The board of trustees must step up and become accountable for setting in motion a  process for renewing their organizational current culture by re-aligning key stakeholders’ roles, expectations and behaviors for themselves, hospital management and medical staff leadership.

Most boards do not know they are accountable for their organization’s culture, they rely on their CEO for recommendations and continue operating in a traditional hospital governance model – which in most cases is the status quo.

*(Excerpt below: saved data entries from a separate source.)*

## src/inc/slcd_cfg.svh

```systemverilog
/*
  Register map, field positions and reset values of the segment LCD
  drive control. Assumes byte-wide registers on a plain strobe port.
*/
`ifndef SLCD_CFG_SVH
`define SLCD_CFG_SVH

`define SLCD_ADDR_PORTCTL 8'hC0
`define SLCD_ADDR_CTL 8'hC1
`define SLCD_ADDR_CTL2 8'hC2

`define SLCD_PORTCTL_RESET 8'h00
`define SLCD_CTL_RESET 8'h00
`define SLCD_CTL_FIXED1 8'h80
`define SLCD_CTL_WMASK 8'h7F
`define SLCD_CTL2_RESET 8'h00
`define SLCD_CTL2_FIXED1 8'h60
`define SLCD_CTL2_WMASK 8'h9F
`define SLCD_READ_NONE 8'h00

`define SLCD_DUTY_HI 7
`define SLCD_DUTY_LO 6
`define SLCD_EXPAND_BIT 5
`define SLCD_POWER_BIT 6
`define SLCD_RUN_BIT 5
`define SLCD_SHOW_BIT 4
`define SLCD_CKS_HI 3
`define SLCD_WAVE_BIT 7
`define SLCD_CDS_HI 3

`endif

```

## src/inc/slcd_pkg.sv

```systemverilog
/*
  Types shared by the segment LCD drive control.
  Assumes the constants header is compiled alongside.
*/
package slcd_pkg;

  typedef enum logic [1:0] {
    DUTY_STATIC = 2'b00,
    DUTY_HALF = 2'b01,
    DUTY_THIRD = 2'b10,
    DUTY_QUARTER = 2'b11
  } slcd_duty_t;

  typedef enum logic [1:0] {
    LVL_IDLE = 2'b00,
    LVL_NONSEL = 2'b01,
    LVL_SEL = 2'b10
  } slcd_level_t;

endpackage : slcd_pkg

```

## src/inc/slcd_tick_if.sv

```systemverilog
/*
  Carrier between the control core and its frame clock divider.
  Assumes both ends share one clock.
*/
`timescale 1ns/1ps
interface slcd_tick_if;
  logic run;
  logic [3:0] clkSel;
  logic subTick;
  logic opTick;
  logic [4:0] preCnt;

  modport ctrl (output run, output clkSel, output subTick,
    input opTick, input preCnt);
  modport div (input run, input clkSel, input subTick,
    output opTick, output preCnt);
endinterface : slcd_tick_if

```

## src/hdl/slcd_clkdiv.sv

```systemverilog
/*
  Frame operating clock divider: one-cycle enable per operating clock.
  Assumes the subclock arrives as a one-cycle pulse synchronous to clk.
*/
`timescale 1ns/1ps
module slcd_clkdiv
(
  // clock and reset
  input wire logic clk,
  input wire logic rstn,
  // to control core
  slcd_tick_if.div tk
);

  logic [7:0] preCnt_ff;
  logic [7:0] nxt_preCnt;
  logic [1:0] subCnt_ff;
  logic [1:0] nxt_subCnt;
  logic tick_ff;
  logic nxt_tick;
  logic [7:0] sysMask;
  logic sysTick;
  logic subSel;

  // mask of low bits that must all be one for system clock /2^(n+1)
  assign sysMask = 8'hFF >> (3'h7 - tk.clkSel[2:0]);
  assign sysTick = (preCnt_ff & sysMask) == sysMask;

  always_comb
  begin
    nxt_preCnt = tk.run ? preCnt_ff + 8'h01 : 8'h00;
    nxt_subCnt = subCnt_ff;
    if (!tk.run)
      nxt_subCnt = 2'h0;
    else if (tk.subTick)
      nxt_subCnt = subCnt_ff + 2'h1;
    if (tk.clkSel[1])
      subSel = tk.subTick & (&subCnt_ff);
    else if (tk.clkSel[0])
      subSel = tk.subTick & subCnt_ff[0];
    else
      subSel = tk.subTick;
    nxt_tick = tk.run & (tk.clkSel[3] ? sysTick : subSel);
  end

  always_ff @(posedge clk or negedge rstn)
  begin
    if (!rstn)
    begin
      preCnt_ff <= 8'h00;
      subCnt_ff <= 2'h0;
      tick_ff <= 1'b0;
    end
    else
    begin
      preCnt_ff <= nxt_preCnt;
      subCnt_ff <= nxt_subCnt;
      tick_ff <= nxt_tick;
    end
  end

  assign tk.opTick = tick_ff;
  assign tk.preCnt = preCnt_ff[4:0];

  property p_sys_div2_spacing;
    @(posedge clk) disable iff (!rstn)
    (tk.run && tk.clkSel == 4'h8)
      ##1 (tk.run && tk.clkSel == 4'h8 && tick_ff)
      ##1 (tk.run && tk.clkSel == 4'h8) |-> !tick_ff ##1 tick_ff;
  endproperty
  a_sys_div2_spacing: assert property (p_sys_div2_spacing)
    else $error("system clock /2 tick spacing wrong");

endmodule : slcd_clkdiv

```

## src/hdl/slcd_ctrl.sv

```systemverilog
/*
  Segment LCD drive control: duty and common selection, frame timing,
  display enable, blanking, power switch, A/B waveform, charge pulse.
  Assumes a plain register strobe port and a display RAM that answers
  ramSegBits combinationally for the phase on ramPhase_ff.
*/
`timescale 1ns/1ps
`include "slcd_cfg.svh"
module slcd_ctrl
(
  // clock and reset
  input wire logic clk,
  input wire logic rstn,
  // register port
  input wire logic [7:0] regAddr,
  input wire logic [7:0] regWdata,
  input wire logic regWr,
  input wire logic regRd,
  output logic [7:0] regRdata_ff,
  // subclock enable pulse
  input wire logic subClkTick,
  // display RAM
  output logic [1:0] ramPhase_ff,
  input wire logic [31:0] ramSegBits,
  // panel drive
  output logic [7:0] comDrive_ff,
  output logic [31:0] segDrive_ff,
  output logic drivePolarity_ff,
  // supply control
  output logic drivePowerEn_ff,
  output logic chargePulse_ff
);

  slcd_tick_if tk ();

  // register state
  logic [7:0] portCtl_ff;
  logic [7:0] nxt_portCtl;
  logic [7:0] ctl_ff;
  logic [7:0] nxt_ctl;
  logic [7:0] ctl2_ff;
  logic [7:0] nxt_ctl2;
  logic [7:0] nxt_rdata;

  // frame state
  logic [1:0] phase_ff;
  logic [1:0] nxt_phase;
  logic pol_ff;
  logic nxt_pol;
  logic lastPhase;

  // output next values
  logic [3:0] comUsed;
  logic [3:0] comSel;
  logic [7:0] nxt_com;
  logic [31:0] nxt_seg;
  logic nxt_pulse;
  logic pulseRaw;

  // decoded fields
  slcd_pkg::slcd_duty_t duty;
  logic commonExpand;
  logic drivePowerSwitch;
  logic displayActivate;
  logic showRamData;
  logic waveformType;
  logic [3:0] frameClkSel;
  logic [3:0] pulseDutySel;

  assign duty = slcd_pkg::slcd_duty_t'(
    portCtl_ff[`SLCD_DUTY_HI:`SLCD_DUTY_LO]);
  assign commonExpand = portCtl_ff[`SLCD_EXPAND_BIT];
  assign drivePowerSwitch = ctl_ff[`SLCD_POWER_BIT];
  assign displayActivate = ctl_ff[`SLCD_RUN_BIT];
  assign showRamData = ctl_ff[`SLCD_SHOW_BIT];
  assign frameClkSel = ctl_ff[`SLCD_CKS_HI:0];
  assign waveformType = ctl2_ff[`SLCD_WAVE_BIT];
  assign pulseDutySel = ctl2_ff[`SLCD_CDS_HI:0];

  assign tk.run = displayActivate;
  assign tk.clkSel = frameClkSel;
  assign tk.subTick = subClkTick;

  slcd_clkdiv u_div
  (
    .clk(clk),
    .rstn(rstn),
    .tk(tk)
  );

  // register port: writes store, reads answer next cycle only
  always_comb
  begin
    nxt_portCtl = portCtl_ff;
    nxt_ctl = ctl_ff;
    nxt_ctl2 = ctl2_ff;
    nxt_rdata = `SLCD_READ_NONE;
    if (regWr)
    begin
      case (regAddr)
        `SLCD_ADDR_PORTCTL: nxt_portCtl = regWdata;
        `SLCD_ADDR_CTL: nxt_ctl = regWdata & `SLCD_CTL_WMASK;
        `SLCD_ADDR_CTL2: nxt_ctl2 = regWdata & `SLCD_CTL2_WMASK;
        default: nxt_rdata = `SLCD_READ_NONE;
      endcase
    end
    if (regRd)
    begin
      case (regAddr)
        `SLCD_ADDR_PORTCTL: nxt_rdata = portCtl_ff;
        `SLCD_ADDR_CTL: nxt_rdata = ctl_ff | `SLCD_CTL_FIXED1;
        `SLCD_ADDR_CTL2: nxt_rdata = ctl2_ff | `SLCD_CTL2_FIXED1;
        default: nxt_rdata = `SLCD_READ_NONE;
      endcase
    end
  end

  always_ff @(posedge clk or negedge rstn)
  begin
    if (!rstn)
    begin
      portCtl_ff <= `SLCD_PORTCTL_RESET;
      ctl_ff <= `SLCD_CTL_RESET;
      ctl2_ff <= `SLCD_CTL2_RESET;
      regRdata_ff <= `SLCD_READ_NONE;
    end
    else
    begin
      portCtl_ff <= nxt_portCtl;
      ctl_ff <= nxt_ctl;
      ctl2_ff <= nxt_ctl2;
      regRdata_ff <= nxt_rdata;
    end
  end

  // frame timing; the duty code equals the last phase index.
  // >= wrap so a duty change mid-frame never strands the counter
  assign lastPhase = phase_ff >= portCtl_ff[`SLCD_DUTY_HI:`SLCD_DUTY_LO];

  always_comb
  begin
    nxt_phase = phase_ff;
    nxt_pol = pol_ff;
    if (!displayActivate)
    begin
      nxt_phase = 2'h0;
      nxt_pol = 1'b0;
    end
    else if (tk.opTick)
    begin
      nxt_phase = lastPhase ? 2'h0 : phase_ff + 2'h1;
      // A flips every phase, B once per frame; both stay DC free
      if (!waveformType || lastPhase)
        nxt_pol = !pol_ff;
    end
  end

  always_ff @(posedge clk or negedge rstn)
  begin
    if (!rstn)
    begin
      phase_ff <= 2'h0;
      pol_ff <= 1'b0;
    end
    else
    begin
      phase_ff <= nxt_phase;
      pol_ff <= nxt_pol;
    end
  end

  // common usage and selection per duty
  always_comb
  begin
    comUsed = 4'h0;
    comSel = 4'h0;
    case (duty)
      slcd_pkg::DUTY_STATIC:
      begin
        comUsed = commonExpand ? 4'hF : 4'h1;
        comSel = comUsed;
      end
      slcd_pkg::DUTY_HALF:
      begin
        comUsed = commonExpand ? 4'hF : 4'h3;
        if (commonExpand)
          comSel = (phase_ff == 2'h0) ? 4'h3 : 4'hC;
        else
          comSel = (phase_ff == 2'h0) ? 4'h1 : 4'h2;
      end
      slcd_pkg::DUTY_THIRD:
      begin
        comUsed = commonExpand ? 4'hF : 4'h7;
        comSel = (4'h1 << phase_ff) & 4'h7;
      end
      slcd_pkg::DUTY_QUARTER:
      begin
        comUsed = 4'hF;
        comSel = 4'h1 << phase_ff;
      end
      default:
      begin
        comUsed = 4'h0;
        comSel = 4'h0;
      end
    endcase
  end

  genvar gi;
  generate
    for (gi = 0; gi < 4; gi = gi + 1)
    begin : g_com
      assign nxt_com[2*gi+1:2*gi] =
        (!displayActivate || !comUsed[gi]) ? slcd_pkg::LVL_IDLE :
        comSel[gi] ? slcd_pkg::LVL_SEL : slcd_pkg::LVL_NONSEL;
    end
  endgenerate

  // charge pulse from the prescaler low bits
  always_comb
  begin
    if (pulseDutySel[3])
      pulseRaw = pulseDutySel[2] ? (tk.preCnt == 5'h00)
        : (tk.preCnt[3:0] == 4'h0);
    else if (pulseDutySel == 4'h0)
      pulseRaw = 1'b1;
    else if (pulseDutySel == 4'h7)
      pulseRaw = 1'b0;
    else
      pulseRaw = tk.preCnt[2:0] < pulseDutySel[2:0];
    nxt_pulse = pulseRaw & displayActivate & drivePowerSwitch;
    // blank data drives all segments off
    nxt_seg = (displayActivate && showRamData) ? ramSegBits
      : 32'h0000_0000;
  end

  always_ff @(posedge clk or negedge rstn)
  begin
    if (!rstn)
    begin
      comDrive_ff <= 8'h00;
      segDrive_ff <= 32'h0000_0000;
      drivePolarity_ff <= 1'b0;
      drivePowerEn_ff <= 1'b0;
      chargePulse_ff <= 1'b0;
      ramPhase_ff <= 2'h0;
    end
    else
    begin
      comDrive_ff <= nxt_com;
      segDrive_ff <= nxt_seg;
      drivePolarity_ff <= nxt_pol;
      drivePowerEn_ff <= drivePowerSwitch;
      chargePulse_ff <= nxt_pulse;
      ramPhase_ff <= nxt_phase;
    end
  end

  property p_quarter_all;
    @(posedge clk) disable iff (!rstn)
    (displayActivate && duty == slcd_pkg::DUTY_QUARTER)
      |=> (comDrive_ff[1:0] != 2'h0 && comDrive_ff[3:2] != 2'h0
        && comDrive_ff[5:4] != 2'h0 && comDrive_ff[7:6] != 2'h0);
  endproperty
  a_quarter_all: assert property (p_quarter_all)
    else $error("quarter duty left a common idle");

  property p_static_copy;
    @(posedge clk) disable iff (!rstn)
    (displayActivate && duty == slcd_pkg::DUTY_STATIC)
      |=> (commonExpand ? comDrive_ff[7:2] == {3{comDrive_ff[1:0]}}
        : comDrive_ff[7:2] == 6'h00) && comDrive_ff[1:0] == 2'h2;
  endproperty
  a_static_copy: assert property (p_static_copy)
    else $error("static duty commons wrong");

  property p_half_pairs;
    @(posedge clk) disable iff (!rstn)
    (displayActivate && duty == slcd_pkg::DUTY_HALF && commonExpand)
      |=> comDrive_ff[3:2] == comDrive_ff[1:0]
        && comDrive_ff[7:6] == comDrive_ff[5:4]
        && comDrive_ff[1:0] != comDrive_ff[5:4];
  endproperty
  a_half_pairs: assert property (p_half_pairs)
    else $error("half duty expanded pairing wrong");

  property p_third_nonsel;
    @(posedge clk) disable iff (!rstn)
    (displayActivate && duty == slcd_pkg::DUTY_THIRD && commonExpand)
      |=> comDrive_ff[7:6] == 2'h1;
  endproperty
  a_third_nonsel: assert property (p_third_nonsel)
    else $error("third duty common four not non-selected");

  property p_blank;
    @(posedge clk) disable iff (!rstn)
    !showRamData |=> segDrive_ff == 32'h0000_0000;
  endproperty
  a_blank: assert property (p_blank)
    else $error("segments driven while blanked");

  property p_halt;
    @(posedge clk) disable iff (!rstn)
    !displayActivate ##1 !displayActivate
      |-> comDrive_ff == 8'h00 && !chargePulse_ff && phase_ff == 2'h0;
  endproperty
  a_halt: assert property (p_halt)
    else $error("driver active while halted");

  property p_power;
    @(posedge clk) disable iff (!rstn)
    $changed(drivePowerSwitch)
      |=> drivePowerEn_ff == $past(drivePowerSwitch);
  endproperty
  a_power: assert property (p_power)
    else $error("supply enable did not follow switch");

  property p_wave_b_hold;
    @(posedge clk) disable iff (!rstn)
    (displayActivate && waveformType && tk.opTick && !lastPhase)
      |=> drivePolarity_ff == pol_ff && $stable(pol_ff);
  endproperty
  a_wave_b_hold: assert property (p_wave_b_hold)
    else $error("B waveform flipped inside frame");

  property p_pulse_zero;
    @(posedge clk) disable iff (!rstn)
    (pulseDutySel == 4'h7) |=> !chargePulse_ff;
  endproperty
  a_pulse_zero: assert property (p_pulse_zero)
    else $error("zero duty charge pulse seen");

  property p_port_read;
    @(posedge clk) disable iff (!rstn)
    (regRd && regAddr == `SLCD_ADDR_PORTCTL)
      |=> regRdata_ff == $past(portCtl_ff);
  endproperty
  a_port_read: assert property (p_port_read)
    else $error("port control readback wrong");

  property p_frame_wrap;
    @(posedge clk) disable iff (!rstn)
    (displayActivate && tk.opTick && lastPhase) |=> phase_ff == 2'h0;
  endproperty
  a_frame_wrap: assert property (p_frame_wrap)
    else $error("phase did not wrap at frame end");

endmodule : slcd_ctrl

```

Board members, CEO, Senior Leaders and Medical Staff Providers need to examine together real experiences that constitutes their current attitudes and behaviors when they interact with each other. Determining functional relationships is about being in sync and aligned with clear roles and agreed on expectations.

Going Forward

The board of trustees are responsible for discussing the following:

  1. Institutionalizing a collaborative management philosophy and style that incorporates and demonstrates organizational values of being:
    • Accountable for one’s actions through timely execution and follow through of their duties.
    • Open to change and part of the solution.
    • Timely with all communications
    • Responsive and receptive to providing collaborative quality care for their patients.
  2. Improving communications and one-to-one working relationships between and among Board Members, CEO, Senior Leaders, Employed and Independent Medical Providers and Clinical Caregivers specifically:
    • Basic respect and well mannered personal interaction styles.
    • Communications protocols: to, from, up and down.
    • Unified team environment with functional working relationships.
    • Key stakeholders who understand and accept their distinct accountabilities for the success of their organization.
  3. Some Board’s engage a third party facilitator who is experienced in conducting relationship assessment to assist them ascertain what it will take to improve one-to-one key stakeholders’ relationships, communications and to determine if their current culture [the way they currently think and act], can produce the going forward organizational results needed? If it can’t… what needs to shift to achieve the desired end results needed.
  4. Providing the relationship assessment feedback and recommendations to the board of trustees, hospital senior management and medical staff leadership characterizing their current culture.
    • Behaviors and beliefs
    • Interacting tendencies
    • Areas of strength
    • Areas needing performance improvement
    • Areas of conflict and tension
  5. Then, facilitating a multi disciplined collaborative plan of actions with accountabilities and timetables for the board of trustees, the hospital’s senior management and medical staff leadership to renew and align their relationships to achieve the desired organizational resulted needed.

First and foremost the board of trustees must require accountability of itself, hospital senior management and medical staff leadership. In doing so, working together as business partners modeling direct, honest and open communications, establishes the beginning of new rules of engagement, which starts with individual accountability, which shifts the organization to the desired culture.